Following Seaconsar and Marubeni, the Defendant submitted that it is not enough for the Claimant to assert simply that if there was a contract, it would contain a jurisdiction clause that would automatically be separable from the host guarantee. The Defendant maintained that as Mr Oh, who signed the guarantee, lacked the requisite authority, and as the jurisdiction clause was not separable, it followed that the invalidity of the guarantees impeached the validity of the jurisdiction clause contained in the guarantees, and as such the English courts had no jurisdiction to determine the case under CPR 11.1.
The court following Seaconsar and Marubeni, agreed with the Defendant that the test for satisfying the gateways is that a “good arguable case” had to be made that the underlying guarantee contracts existed. In determining whether there is a “good arguable case”, the relevant contract for the court in determining the existence and validity of the guarantee is the host guarantee contract as a whole and not the individual jurisdiction clause. The doctrine of separability, applicable under the Arbitration Act and developed in Fiona Trust and Deutsche Bank, therefore did not apply in the present context as there was neither an arbitration clause nor an exclusive jurisdiction clause falling under the Brussels Regulation. The doctrine of separability therefore has no application to cases where the court’s permission is required to serve out of the jurisdiction.

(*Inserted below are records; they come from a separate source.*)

==> src/rtl/bcd_timer_multi_pkg.sv <==
// Shared definitions for the BCD countdown/stopwatch timer.
//   timer_state_t : FSM states (IDLE, RUN, PAUSE, DONE)
//   BCD_MAX9/5    : per-digit maximum values
//   digit_max()   : maximum value for a digit index under the chosen radix
package bcd_timer_multi_pkg;

    typedef enum logic [1:0] {
        ST_IDLE  = 2'd0,
        ST_RUN   = 2'd1,
        ST_PAUSE = 2'd2,
        ST_DONE  = 2'd3
    } timer_state_t;

    localparam logic [3:0] BCD_MAX9 = 4'd9;
    localparam logic [3:0] BCD_MAX5 = 4'd5;

    // Digits 1 and 3 are the tens of seconds / tens of minutes in min:sec mode.
    function automatic logic [3:0] digit_max(input int unsigned idx, input bit sexagesimal);
        return (sexagesimal && (idx == 1 || idx == 3)) ? BCD_MAX5 : BCD_MAX9;
    endfunction

endpackage

==> src/rtl/bcd_digit_cell.sv <==
// One BCD digit of the timer.
//   clk, rst   : clock, asynchronous active-high reset
//   clr        : synchronous clear to zero (highest priority)
//   edit_inc/_dec : single-cycle edit requests, wrap within the digit, cancel if both
//   step_en    : count step in progress; digit moves only when cin is also high
//   dir_up     : 1 = increment/carry, 0 = decrement/borrow
//   cin, cout  : ripple carry (up) or borrow (down)
//   max        : largest legal value of this digit (9 or 5)
//   digit      : current value; at_zero / at_max flag the two extremes
module bcd_digit_cell (
    input  logic       clk,
    input  logic       rst,
    input  logic       clr,
    input  logic       edit_inc,
    input  logic       edit_dec,
    input  logic       step_en,
    input  logic       dir_up,
    input  logic       cin,
    input  logic [3:0] max,
    output logic [3:0] digit,
    output logic       cout,
    output logic       at_zero,
    output logic       at_max
);

    assign at_zero = (digit == '0);
    assign at_max  = (digit == max);
    // Carry/borrow ripples through regardless of step_en so the chain's
    // far end also tells the top level whether the value is already terminal.
    assign cout    = cin & (dir_up ? at_max : at_zero);

    always_ff @(posedge clk or posedge rst) begin
        if (rst) begin
            digit <= '0;
        end else if (clr) begin
            digit <= '0;
        end else if (step_en && cin) begin
            if (dir_up)
                digit <= at_max ? '0 : digit + 4'd1;
            else
                digit <= at_zero ? max : digit - 4'd1;
        end else if (edit_inc && !edit_dec) begin
            digit <= at_max ? '0 : digit + 4'd1;
        end else if (edit_dec && !edit_inc) begin
            digit <= at_zero ? max : digit - 4'd1;
        end
    end

endmodule

==> src/rtl/bcd_timer_multi.sv <==
// Digit-editable BCD countdown timer / stopwatch driving a 7-seg data bus.
//   Clk, Reset          : clock, asynchronous active-high reset
//   cnt_inc, cnt_dec    : per-digit edit levels (rising edge = one edit)
//   mode_up             : 0 = count down to zero, 1 = count up to full scale
//   start_flag          : start (IDLE), resume (PAUSE), acknowledge (DONE)
//   pause_flag          : RUN -> PAUSE
//   reset_flag          : synchronous clear to zero / IDLE
//   Data                : BCD value, digit 0 in [3:0]
//   running             : high in RUN
//   done_pulse, alarm   : expiry strobe and latched expiry flag
module bcd_timer_multi
    import bcd_timer_multi_pkg::*;
#(
    parameter int NUM_DIGITS  = 8,
    parameter int TICK_DIV    = 50_000_000,
    parameter int SEXAGESIMAL = 0
) (
    input  logic                    Clk,
    input  logic                    Reset,
    input  logic [NUM_DIGITS-1:0]   cnt_inc,
    input  logic [NUM_DIGITS-1:0]   cnt_dec,
    input  logic                    mode_up,
    input  logic                    start_flag,
    input  logic                    pause_flag,
    input  logic                    reset_flag,
    output logic [4*NUM_DIGITS-1:0] Data,
    output logic                    running,
    output logic                    done_pulse,
    output logic                    alarm
);

    localparam int             PW         = $clog2(TICK_DIV);
    localparam logic [PW-1:0]  PRESC_LAST = PW'(TICK_DIV - 1);
    localparam logic [3:0]     DIGIT0_MAX = digit_max(0, SEXAGESIMAL != 0);

    timer_state_t          state;
    logic [PW-1:0]         presc;
    logic                  dir_up;
    logic [NUM_DIGITS-1:0] inc_q, dec_q, inc_edge, dec_edge;
    logic [NUM_DIGITS-1:0] at_zero, at_max;
    logic [NUM_DIGITS:0]   chain;
    logic                  edit_ok, strobe, step_en;
    logic                  terminal_now, terminal_next, expire;
    logic                  rest_zero, rest_max, start_ok;

    always_ff @(posedge Clk or posedge Reset) begin
        if (Reset) begin
            inc_q <= '0;
            dec_q <= '0;
        end else begin
            inc_q <= cnt_inc;
            dec_q <= cnt_dec;
        end
    end

    assign edit_ok  = (state == ST_IDLE) || (state == ST_PAUSE);
    assign inc_edge = cnt_inc & ~inc_q & {NUM_DIGITS{edit_ok}};
    assign dec_edge = cnt_dec & ~dec_q & {NUM_DIGITS{edit_ok}};

    assign strobe   = (state == ST_RUN) && !reset_flag && !pause_flag && (presc == PRESC_LAST);
    assign chain[0] = 1'b1;

    // With cin tied high at digit 0, the end of the ripple chain is set
    // exactly when every digit is already at the terminal value.
    assign terminal_now = chain[NUM_DIGITS];
    assign step_en      = strobe && !terminal_now;

    // Expiry must be known before the step lands so done_pulse/alarm rise
    // on the same edge as Data reaches the terminal value.
    always_comb begin
        rest_zero = 1'b1;
        rest_max  = 1'b1;
        for (int unsigned i = 1; i < NUM_DIGITS; i++) begin
            rest_zero &= at_zero[i];
            rest_max  &= at_max[i];
        end
        terminal_next = dir_up ? (rest_max  && Data[3:0] == DIGIT0_MAX - 4'd1)
                               : (rest_zero && Data[3:0] == 4'd1);
    end

    assign expire   = strobe && (terminal_now || terminal_next);
    assign start_ok = mode_up || !(&at_zero);

    for (genvar g = 0; g < NUM_DIGITS; g++) begin : g_digit
        bcd_digit_cell u_cell (
            .clk      (Clk),
            .rst      (Reset),
            .clr      (reset_flag),
            .edit_inc (inc_edge[g]),
            .edit_dec (dec_edge[g]),
            .step_en  (step_en),
            .dir_up   (dir_up),
            .cin      (chain[g]),
            .max      (digit_max(g, SEXAGESIMAL != 0)),
            .digit    (Data[4*g +: 4]),
            .cout     (chain[g+1]),
            .at_zero  (at_zero[g]),
            .at_max   (at_max[g])
        );
    end

    always_ff @(posedge Clk or posedge Reset) begin
        if (Reset) begin
            state      <= ST_IDLE;
            presc      <= '0;
            dir_up     <= 1'b0;
            running    <= 1'b0;
            done_pulse <= 1'b0;
            alarm      <= 1'b0;
        end else begin
            done_pulse <= 1'b0;
            if (reset_flag) begin
                state   <= ST_IDLE;
                presc   <= '0;
                running <= 1'b0;
                alarm   <= 1'b0;
            end else begin
                unique case (state)
                    ST_IDLE: begin
                        if (!pause_flag && start_flag && start_ok) begin
                            state   <= ST_RUN;
                            presc   <= '0;
                            dir_up  <= mode_up;
                            running <= 1'b1;
                            alarm   <= 1'b0;
                        end
                    end
                    ST_RUN: begin
                        if (pause_flag) begin
                            state   <= ST_PAUSE;
                            running <= 1'b0;
                        end else if (strobe) begin
                            presc <= '0;
                            if (expire) begin
                                state      <= ST_DONE;
                                running    <= 1'b0;
                                done_pulse <= 1'b1;
                                alarm      <= 1'b1;
                            end
                        end else begin
                            presc <= presc + PW'(1);
                        end
                    end
                    ST_PAUSE: begin
                        if (!pause_flag && start_flag) begin
                            state   <= ST_RUN;
                            running <= 1'b1;
                        end
                    end
                    ST_DONE: begin
                        if (!pause_flag && start_flag) begin
                            state <= ST_IDLE;
                            alarm <= 1'b0;
                        end
                    end
                    default: state <= ST_IDLE;
                endcase
            end
        end
    end

endmodule

==> config.mk <==
export PLATFORM = sky130hd
export DESIGN_NAME = bcd_timer_multi
export DESIGN_NICKNAME = d
export VERILOG_FILES = /design/src/rtl/bcd_timer_multi_pkg.sv /design/src/rtl/bcd_digit_cell.sv /design/src/rtl/bcd_timer_multi.sv
export SDC_FILE = /design/constraint.sdc
export NUM_CORES = 1
export LEC_CHECK = 0
export CORE_MARGIN = 2
export CORE_UTILIZATION = 50
export DETAILED_ROUTE_END_ITERATION = 10
export PLACE_DENSITY_LB_ADDON = 0.1
export RECOVER_POWER = 50
export SYNTH_ARGS = -nofsm -noshare
export SYNTH_HDL_FRONTEND = slang
export SYNTH_HIERARCHICAL = 1
export SYNTH_SLANG_ARGS = --single-unit
==> constraint.sdc <==
create_clock -name Clk -period 8.5 [get_ports Clk]
set_input_delay 2.55 -clock Clk [delete_from_list [all_inputs] [get_ports Clk]]
set_output_delay 2.55 -clock Clk [all_outputs]
set_load 0.03 [all_outputs]
# Word level (Yosys, flattened, before mapping)

Index checks and enable logic that the tools add are counted.

Logic and storage cells: 259
Output and inout bits: 35
Register bits: 80
Bits of input ports: 22

Bitwise operators: 26
Eq/ne operators: 22
Reductions and logical operators: 81
Muxes and demuxes: 97
Add/sub/neg operators: 17

Operator list:

| kind                                                                    | number |
|---|---|
| 4-bit two-way mux                                                       | 56 |
| 26-bit two-way mux                                                      | 4 |
| 26-bit case mux with 2 select lines                                     | 1 |
| 4-bit nonzero test                                                      | 10 |
| 4-bit == test, second input constant                                    | 9 |
| 4-bit by 1-bit adder with 4-bit output, second input constant           | 8 |
| 8-bit bitwise AND                                                       | 4 |
| 1-bit logical AND                                                       | 32 |
| 4-bit zero test                                                         | 8 |
| 4-bit by 1-bit subtractor with 4-bit output, second input constant      | 8 |
| 26-bit by 1-bit adder with 26-bit output, second input constant         | 1 |
| 26-bit == test, second input constant                                   | 1 |
| 1-bit two-way mux                                                       | 26 |
| 1-bit zero test                                                         | 20 |
| 1-bit bitwise AND                                                       | 19 |
| 8-bit inverter                                                          | 2 |
| 2-bit two-way mux                                                       | 7 |
| 3-bit inequality test, second input constant                            | 4 |
| 5-bit AND reduction                                                     | 2 |
| 4-bit inequality test, second input constant                            | 2 |
| 2-bit case mux with 4 select lines                                      | 1 |
| 8-bit AND reduction                                                     | 1 |
| 3-bit by 2-bit inequality test with 1-bit output, second input constant | 2 |
| 1-bit case mux with 3 select lines                                      | 2 |
| 9 further kinds                                                         | 13 |

# Depth between registers and ports, before layout

Depth after elaboration: 16
Gate-level depth with buffers: 18
Depth with buffers taken out: 18

# Modules after synthesis

The synthesis kept the hierarchy.

By module, submodules not included:

| module          | times used | cells each | seq. area each (µm²) | area an instance (µm²) |
|---|---|---|---|---|
| bcd_digit_cell  | 8          | 55         | 100.1                | 464.2 |
| bcd_timer_multi | 1          | 266        | 1201.2               | 2590.0 |

# Worst setup path after synthesis

Ideal clock, no wire load.

Path kind: input-to-reg
From: input reset_flag
To: register g_digit[0].u_cell.digit[2]
Slack: 3.563 ns
Buffers on the path: 1
Arrival time: 4.841 ns
Library setup time: 0.095 ns
Required time: 8.405 ns
Stages: 9
Cell sequence: clkbuf_1 -> nand2b_1 -> nor4_1 -> nor2b_1 -> nand2_1 -> mux2_2 -> nor2_2 -> a32oi_1 -> o31ai_1

Cells in the longest elaborated chain, start to end: 7
Elaborated cells between the ends (all ways): 8
Classes of those cells: mux: 2; reduce/logical: 6

Ends and longest elaborated chain:

| what                             | line                  | RTL |
|---|---|---|
| start: declaration               | bcd_timer_multi.sv:25 | `input logic reset_flag,` |
| 1-bit zero test *                | bcd_timer_multi.sv:60 | `assign strobe = (state == ST_RUN) && !reset_flag && !pause_flag && (presc == PRESC_LAST);` |
| 1-bit logical AND * (3 in a row) | bcd_timer_multi.sv:60 |  |
| 1-bit logical AND *              | bcd_timer_multi.sv:66 | `assign step_en = strobe && !terminal_now;` |
| via step_en                      | bcd_timer_multi.sv:42 | `logic edit_ok, strobe, step_en;` |
| 4-bit two-way mux                | bcd_digit_cell.sv:37  | `end else if (step_en && cin) begin` |
| 4-bit two-way mux                | bcd_digit_cell.sv:35  | `end else if (clr) begin` |
| end signal: assignment           | bcd_digit_cell.sv:39  | `digit <= at_max ? '0 : digit + 4'd1;` |
| end signal: assignment           | bcd_digit_cell.sv:41  | `digit <= at_zero ? max : digit - 4'd1;` |
| end signal: assignment           | bcd_digit_cell.sv:43  | `digit <= at_max ? '0 : digit + 4'd1;` |
| end: declaration                 | bcd_digit_cell.sv:20  | `output logic [3:0] digit,` |

The timed path passes the listed nets; every way through them passes the cells marked *.
A chain may end at the register's enable or synchronous reset.

# Worst setup path in the final report

From: input reset_flag
To: register presc[23]

Cells in the longest elaborated chain, start to end: 8
Elaborated cells between the ends (all ways): 12
Classes of those cells: eq/ne: 2; mux: 4; reduce/logical: 6

Ends and longest elaborated chain:

| what                                | line                   | RTL |
|---|---|---|
| 1-bit zero test                     | bcd_timer_multi.sv:60  |  |
| 1-bit logical AND (3 in a row)      | bcd_timer_multi.sv:60  |  |
| 26-bit two-way mux                  | bcd_timer_multi.sv:132 | `end else if (strobe) begin` |
| 26-bit two-way mux                  | bcd_timer_multi.sv:129 | `if (pause_flag) begin` |
| 26-bit case mux with 2 select lines | bcd_timer_multi.sv:118 | `unique case (state)` |
| 26-bit two-way mux                  | bcd_timer_multi.sv:112 | `if (reset_flag) begin` |
| end signal: assignment              | bcd_timer_multi.sv:141 | `presc <= presc + PW'(1);` |
| end: declaration                    | bcd_timer_multi.sv:37  | `logic [PW-1:0] presc;` |

Parallel ways exist; a longest one is shown, timed or not. The select of a mux whose other input is x is not followed.

==> metrics.cfg <==
[global_route]
grt_max_degree=63
track_usage_pct=24.1
grt_pass1_vias=5488
grt_pass1_wl_um=26000
antenna_found_initial=0
grt.overflow.total=0

[drt]
wl_um=15500
drcViolationCount=0
dr.pass1.iters=5
wire_per_inst_um=15.6
ant_nets=0
vias=5728
viasPerCell=5.77
drt_iter0_drc=347

[yosys]
yosysSeqAreaShare_pct=31.8
syn_area_sq_um=6300
synth.distinct_cells=58
yosys.area.top_type_share_pct=31.8
yosysTopAreaCell=dfrtp_1
synthTopCellsByArea=dfrtp_1 32%, xor2_1 5.0%, ha_1 4.2%, o31ai_1 4.2%, a21oi_1 3.7%
yosys_warnings=6
ys_seq_elements=80
synthCells=706
synth_edf_count=0
ys.flop_type=dfrtp_1
async_reset_ff_share_pct=100
avgSynthCellArea_sq_um=8.93

[setup_path]
arrival_ns=6.46
crit_required_ns=8.76
reg2regPathDepth=19
cp-start-kind=input pin
critPathCaptureType=flop
cp_max_fo=62
path_class=in -> reg

[place]
port_buffers=56
hpwl_um=11100
post-place-ws_ns=3.38
gp_congestion=0.947

[final_layout]
area_delta_synth_final_pct=18.4
multiInputGateArea_sq_um=4200
diodes=0
nets=859
final_cell_mix=80 x dfrtp_1, 67 x conb_1, 48 x inv_1, 46 x a21oi_1, 46 x dlygate4sd3_1
final_common_cell=dfrtp_1
drive_gt1_share_pct=8.53
seq_area_sq_um=2000
fillers=1126

[clock_tree]
ctsResizeCount=0
cts_tree=yes
clk_latency_ns=0.35
cts.path.max_buffers=2
post_cts_buffers=0
cts_inserted_buffers=9
cts.sinks=80
hold_buffers=0
ctsRootBufferMaster=clkbuf_16
cts.clk_slew.worst_paths_ns=0.06
htree_levels=3

[power]
p_int_mw=0.952
power_leakage_nw=3.16
swShare_pct=43.2
vdd_drop_max_mv=0.116
p_switching_mw=0.723
comb_power_share_pct=46.9
clockPowerShare_pct=22.7
p_per_area_nw_per_um2=224
seqPwrFrac_pct=30.5
p_total_mw=1.68

[sta]
timing.final.crit_share_pct=72.8
period_minus_slack_ns=6.19
slew_headroom_pct=-74.0
rsz0062_at_grt=false
maxSlewViolCount=112
fmax_ghz=0.161
setup_tns_ns=0
worstMarginPinSlew_ns=2.61
hold_violations=0
setup_ws_ns=2.31
finClkSkew_ns=0.00637
setup_viol=0

[min_path]
hold_class=reg -> reg
min_path_cells=1

[floorplanning]
num_rows=41
die_h_um=116
coreArea_sq_um=12500
die_area_sq_um=13500
ioPinCount=57
die_w_um=116
start_util_pct=50.6

[run_status]
outcome=complete, but fails checks
failed_checks=capacitance limit, slew limit

[flow_run]
cap_violations=2

-- path summary, 6_finish.rpt --
path                                             from                          to  slack, ns
min in group asynchronous                       Reset  g_digit[7].u_cell/digit[2]       2.83
setup / recovery                           reset_flag                   presc[23]       2.31
max in group asynchronous                       Reset                    presc[3]       3.67
setup reg to reg           g_digit[0].u_cell/digit[0]  g_digit[7].u_cell/digit[0]       3.41
hold reg to reg                              presc[0]                    presc[0]       0.53
hold / removal                               presc[0]                    presc[0]       0.53
-- cells in the mapped netlist (10+ instances only) --
library cell,n
a211oi_1,17
a21oi_1,46
and3_1,10
dfrtp_1,80
ha_1,21
inv_1,48
mux2_2,10
mux2i_1,11
nand2_1,41
nand2b_1,17
nand3_1,27
nand4_1,15
nor2_1,37
nor2b_1,14
nor3_1,15
nor3b_1,17
o21ai_0,23
o22ai_1,16
o31ai_1,35
or4_1,11
xor2_1,36
-- state kept, by name, summed over array words and instances (netlist names) --
register / count
g_digit.u_cell/digit: 32
presc: 26
dec_q: 8
inc_q: 8
state: 2
alarm: 1
dir_up: 1
done_pulse: 1
running: 1
-- final cells by class --
| cell class | instances | area share (%) |
|---|---|---|
| Clock inverter | 4 | 0.603 |
| Timing Repair Buffer | 61 | 7.84 |
| Clock buffer | 12 | 3.17 |
| Inverter | 48 | 2.41 |
| Tap cell | 172 | 2.88 |
| Sequential cell | 80 | 26.8 |
| Multi-Input combinational cell | 616 | 56.3 |
-- power groups by stage --
stage | registers, mW | clock network, mW | logic (mW)
floorplan | 0.545 | 0 | 0.551
global route | 0.520 | 0.406 | 0.867
finish | 0.510 | 0.380 | 0.785
CTS | 0.510 | 0.389 | 0.790
global placement | 0.514 | 0 | 0.768
detailed placement | 0.517 | 0 | 0.787
-- worst max-delay path, stage by stage --
cell	delay (ns)
buf_2	0.08
clkbuf_1	1.83
or2b_1	0.27
nor4_2	0.05
clkbuf_1	0.25
or4_4	0.73
or4_1	0.51
a21oi_1	0.15
-- cells by family (layout without fill, tap and decap cells) --
| kind of cell | Yosys count | after routing | share of synthesized area, % |
|---|---|---|---|
| muxes | 21 | 21 | 3.53 |
| adders and majority gates | 21 | 21 | 4.17 |
| other | 2 | 67 | 0.119 |
| buffers and inverters | 75 | 125 | 5.48 |
| AOI/OAI and AO/OA | 203 | 203 | 23.1 |
| DFF | 80 | 80 | 31.8 |
| xor gates and xnor gates | 43 | 43 | 5.97 |
| and+or+nand+nor | 261 | 261 | 25.9 |
-- metal layers --
metal / vias to the layer above / share of wire, % / track usage (%)
li1: 2811 / - / -
met1: 2717 / 45 / 32.0
met4: 0 / 2.0 / 9.60
met5: - / 0 / 0
met2: 173 / 48 / 39.6
met3: 27 / 4.6 / 3.68
-- through the flow --
step,utilization [%],instances,instance area (sq um),hold slack [ns]
floorplan,-,771,6550,0.476
global placement,57.7,977,7190,0.494
detailed placement,57.7,977,7190,0.509
CTS,59.9,993,7470,0.523
global route,59.9,993,7460,0.554
finish,59.9,993,7460,0.528
(Power assumes the default switching activity.)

It is clear that the doctrine of separability cannot be used by claimants to short-cut or bypass the requirements for service out of jurisdiction cases clearly set out in Seaconsar. Any other approach would give rise to the surprising if not absurd result that a claimant would have to show a good arguable case as to the existence of a contract for Gateways (a) – (c) but not for the purposes of Gateway (d) of CPR 6BPD 3.1(6) – a contract contains a term to the effect that the court shall have jurisdiction to determine any claim in respect of the contract. On this basis, if claimants relied on Gateway (d) to effect service out of jurisdiction, they could effectively ignore the “good arguable case” test by virtue of the doctrine of separability. This application would be contrary to the reasoning established in Seaconsar and there is no basis in the wording of 6BPD 3.1(6) for any such intention. Indeed, the editors of the White Book (Civil Procedure 2009) describe Seaconsar as one of the “two most important authorities” on the principles on which permission to serve out of jurisdiction is granted (the other authority is Spiliada Maritime Corp v Cansulex  AC 460).
The decision in Daehan reminds us that the doctrine of separability is simply a “legal fiction” that was developed in order to make arbitration a more practical and efficient method of dispute resolution. It was never intended to apply to litigation cases where the Brussels Regulation does not apply. Extending this fiction in order to force the courts to fetter their discretion in considering whether there is a “good arguable case” in service out of jurisdiction cases is therefore untenable.